Content starts

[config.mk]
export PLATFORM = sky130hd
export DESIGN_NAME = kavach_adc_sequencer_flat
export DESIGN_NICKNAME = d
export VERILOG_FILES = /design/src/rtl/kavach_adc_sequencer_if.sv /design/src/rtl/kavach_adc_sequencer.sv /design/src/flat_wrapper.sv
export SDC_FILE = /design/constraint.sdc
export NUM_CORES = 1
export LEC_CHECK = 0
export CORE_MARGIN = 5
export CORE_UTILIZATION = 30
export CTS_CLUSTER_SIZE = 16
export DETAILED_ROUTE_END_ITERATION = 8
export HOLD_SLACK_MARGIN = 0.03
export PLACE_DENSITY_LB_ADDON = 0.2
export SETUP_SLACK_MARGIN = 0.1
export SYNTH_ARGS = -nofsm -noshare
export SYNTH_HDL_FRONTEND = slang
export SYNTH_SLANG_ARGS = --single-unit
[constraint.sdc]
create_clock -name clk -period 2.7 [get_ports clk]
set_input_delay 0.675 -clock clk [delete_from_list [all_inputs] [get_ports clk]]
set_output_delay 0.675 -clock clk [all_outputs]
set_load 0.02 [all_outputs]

Content ends
Content starts

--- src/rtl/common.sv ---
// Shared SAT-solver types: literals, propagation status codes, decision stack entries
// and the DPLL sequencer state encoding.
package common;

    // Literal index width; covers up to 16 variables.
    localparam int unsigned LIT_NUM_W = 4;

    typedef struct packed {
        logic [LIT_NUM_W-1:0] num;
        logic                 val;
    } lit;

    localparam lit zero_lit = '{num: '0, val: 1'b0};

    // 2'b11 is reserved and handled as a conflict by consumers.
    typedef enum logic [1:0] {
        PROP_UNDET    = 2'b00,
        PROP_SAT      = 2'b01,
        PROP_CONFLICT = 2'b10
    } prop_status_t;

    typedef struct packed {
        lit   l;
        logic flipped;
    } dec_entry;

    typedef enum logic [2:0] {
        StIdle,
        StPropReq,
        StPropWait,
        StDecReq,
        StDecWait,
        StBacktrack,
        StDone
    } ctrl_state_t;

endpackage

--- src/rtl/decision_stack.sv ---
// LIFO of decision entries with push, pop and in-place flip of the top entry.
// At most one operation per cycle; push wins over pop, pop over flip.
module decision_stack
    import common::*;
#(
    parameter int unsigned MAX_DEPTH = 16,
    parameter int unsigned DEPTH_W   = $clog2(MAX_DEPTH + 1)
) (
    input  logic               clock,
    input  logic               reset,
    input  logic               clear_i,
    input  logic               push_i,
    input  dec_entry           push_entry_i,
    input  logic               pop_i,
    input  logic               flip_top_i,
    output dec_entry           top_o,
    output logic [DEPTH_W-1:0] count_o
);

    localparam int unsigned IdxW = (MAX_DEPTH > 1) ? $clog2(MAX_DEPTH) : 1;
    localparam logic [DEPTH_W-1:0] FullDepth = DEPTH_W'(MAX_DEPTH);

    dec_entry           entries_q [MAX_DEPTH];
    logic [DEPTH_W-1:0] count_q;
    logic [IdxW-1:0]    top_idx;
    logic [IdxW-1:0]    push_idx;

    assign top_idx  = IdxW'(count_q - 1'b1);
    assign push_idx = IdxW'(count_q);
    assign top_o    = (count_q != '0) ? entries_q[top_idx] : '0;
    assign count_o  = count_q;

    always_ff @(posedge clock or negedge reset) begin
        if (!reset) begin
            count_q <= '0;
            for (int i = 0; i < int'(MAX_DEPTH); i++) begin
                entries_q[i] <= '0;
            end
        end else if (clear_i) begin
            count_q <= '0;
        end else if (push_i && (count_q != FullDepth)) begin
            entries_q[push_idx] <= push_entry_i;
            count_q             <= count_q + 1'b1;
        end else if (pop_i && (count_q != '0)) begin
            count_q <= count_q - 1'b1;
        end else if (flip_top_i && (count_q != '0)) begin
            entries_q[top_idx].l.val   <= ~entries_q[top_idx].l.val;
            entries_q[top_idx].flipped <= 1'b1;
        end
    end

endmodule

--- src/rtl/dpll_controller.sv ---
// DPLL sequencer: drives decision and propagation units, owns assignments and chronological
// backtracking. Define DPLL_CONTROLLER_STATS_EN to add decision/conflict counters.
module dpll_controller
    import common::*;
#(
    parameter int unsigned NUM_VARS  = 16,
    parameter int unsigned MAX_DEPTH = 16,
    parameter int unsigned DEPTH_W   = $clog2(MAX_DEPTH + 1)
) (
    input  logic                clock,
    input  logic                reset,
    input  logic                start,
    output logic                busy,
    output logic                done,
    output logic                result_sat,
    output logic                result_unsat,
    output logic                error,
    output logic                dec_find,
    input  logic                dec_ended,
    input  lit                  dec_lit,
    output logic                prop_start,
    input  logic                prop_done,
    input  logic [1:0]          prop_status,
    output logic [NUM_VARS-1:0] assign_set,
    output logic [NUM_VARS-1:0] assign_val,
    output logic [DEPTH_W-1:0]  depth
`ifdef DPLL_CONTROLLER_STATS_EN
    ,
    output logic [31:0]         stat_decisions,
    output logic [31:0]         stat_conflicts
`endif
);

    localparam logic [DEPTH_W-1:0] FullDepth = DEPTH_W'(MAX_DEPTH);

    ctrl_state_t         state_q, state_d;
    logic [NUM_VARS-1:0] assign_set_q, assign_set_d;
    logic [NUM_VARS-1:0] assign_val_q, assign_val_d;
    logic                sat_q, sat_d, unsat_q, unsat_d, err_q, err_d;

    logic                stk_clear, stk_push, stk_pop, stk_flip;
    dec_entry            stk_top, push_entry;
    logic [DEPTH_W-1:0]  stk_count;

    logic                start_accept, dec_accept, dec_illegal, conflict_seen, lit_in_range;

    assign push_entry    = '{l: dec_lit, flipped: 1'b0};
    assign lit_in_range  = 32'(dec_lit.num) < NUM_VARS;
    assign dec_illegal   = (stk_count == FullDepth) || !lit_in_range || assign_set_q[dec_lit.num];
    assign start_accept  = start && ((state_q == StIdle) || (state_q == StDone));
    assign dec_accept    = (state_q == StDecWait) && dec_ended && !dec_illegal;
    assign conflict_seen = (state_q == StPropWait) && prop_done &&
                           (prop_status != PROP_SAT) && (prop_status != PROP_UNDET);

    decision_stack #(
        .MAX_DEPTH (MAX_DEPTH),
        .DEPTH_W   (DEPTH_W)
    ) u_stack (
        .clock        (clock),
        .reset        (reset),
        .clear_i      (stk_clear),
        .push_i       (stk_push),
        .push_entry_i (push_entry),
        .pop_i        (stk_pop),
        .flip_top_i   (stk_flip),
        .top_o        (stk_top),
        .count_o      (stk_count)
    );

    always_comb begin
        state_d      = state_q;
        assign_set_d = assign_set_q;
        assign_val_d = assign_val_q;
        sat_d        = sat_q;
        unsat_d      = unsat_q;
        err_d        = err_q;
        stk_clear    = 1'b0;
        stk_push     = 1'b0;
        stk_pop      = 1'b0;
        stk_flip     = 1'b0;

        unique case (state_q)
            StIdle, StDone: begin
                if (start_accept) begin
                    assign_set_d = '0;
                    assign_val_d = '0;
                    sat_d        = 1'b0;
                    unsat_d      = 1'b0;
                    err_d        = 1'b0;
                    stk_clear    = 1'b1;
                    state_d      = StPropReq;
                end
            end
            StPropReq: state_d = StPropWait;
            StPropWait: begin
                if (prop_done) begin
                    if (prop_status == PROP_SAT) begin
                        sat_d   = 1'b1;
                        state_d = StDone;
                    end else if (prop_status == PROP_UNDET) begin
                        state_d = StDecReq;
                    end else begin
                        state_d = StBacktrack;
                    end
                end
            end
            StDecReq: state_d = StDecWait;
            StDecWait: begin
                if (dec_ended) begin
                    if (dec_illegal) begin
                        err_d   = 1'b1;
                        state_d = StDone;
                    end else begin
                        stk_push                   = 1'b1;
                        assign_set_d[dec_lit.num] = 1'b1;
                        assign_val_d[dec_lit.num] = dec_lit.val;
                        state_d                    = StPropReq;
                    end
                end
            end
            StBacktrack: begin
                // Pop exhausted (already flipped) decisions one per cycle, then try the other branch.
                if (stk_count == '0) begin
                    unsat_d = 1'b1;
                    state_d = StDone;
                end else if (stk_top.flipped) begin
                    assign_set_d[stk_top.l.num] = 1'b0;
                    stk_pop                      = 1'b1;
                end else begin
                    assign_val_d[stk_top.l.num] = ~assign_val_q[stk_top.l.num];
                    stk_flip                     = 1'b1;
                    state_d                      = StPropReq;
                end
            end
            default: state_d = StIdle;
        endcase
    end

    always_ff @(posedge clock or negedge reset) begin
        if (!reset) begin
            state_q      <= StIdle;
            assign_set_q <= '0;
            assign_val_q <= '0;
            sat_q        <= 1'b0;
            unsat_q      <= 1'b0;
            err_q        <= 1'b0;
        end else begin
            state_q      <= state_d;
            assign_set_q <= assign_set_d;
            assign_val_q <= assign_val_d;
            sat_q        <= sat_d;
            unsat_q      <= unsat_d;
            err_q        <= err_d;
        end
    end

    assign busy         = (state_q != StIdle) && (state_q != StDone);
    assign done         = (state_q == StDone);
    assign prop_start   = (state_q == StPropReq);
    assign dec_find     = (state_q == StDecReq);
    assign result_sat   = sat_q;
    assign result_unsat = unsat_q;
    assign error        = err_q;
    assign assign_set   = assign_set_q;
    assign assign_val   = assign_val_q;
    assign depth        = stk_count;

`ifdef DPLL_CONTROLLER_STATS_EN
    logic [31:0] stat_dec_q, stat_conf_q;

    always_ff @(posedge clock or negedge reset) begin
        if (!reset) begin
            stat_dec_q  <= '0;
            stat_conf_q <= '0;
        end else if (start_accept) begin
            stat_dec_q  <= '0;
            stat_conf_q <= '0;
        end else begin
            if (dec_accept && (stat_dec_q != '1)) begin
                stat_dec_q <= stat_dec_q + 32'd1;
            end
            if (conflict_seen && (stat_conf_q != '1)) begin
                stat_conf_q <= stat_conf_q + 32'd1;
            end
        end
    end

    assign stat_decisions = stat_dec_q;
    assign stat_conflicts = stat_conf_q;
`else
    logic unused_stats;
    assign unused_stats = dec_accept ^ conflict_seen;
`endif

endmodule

Content ends

Search the entries for the word "localparam" and gather every line where it appears.

• [Solution below]
    localparam int unsigned LIT_NUM_W = 4;
    localparam lit zero_lit = '{num: '0, val: 1'b0};
    localparam int unsigned IdxW = (MAX_DEPTH > 1) ? $clog2(MAX_DEPTH) : 1;
    localparam logic [DEPTH_W-1:0] FullDepth = DEPTH_W'(MAX_DEPTH);
    localparam logic [DEPTH_W-1:0] FullDepth = DEPTH_W'(MAX_DEPTH);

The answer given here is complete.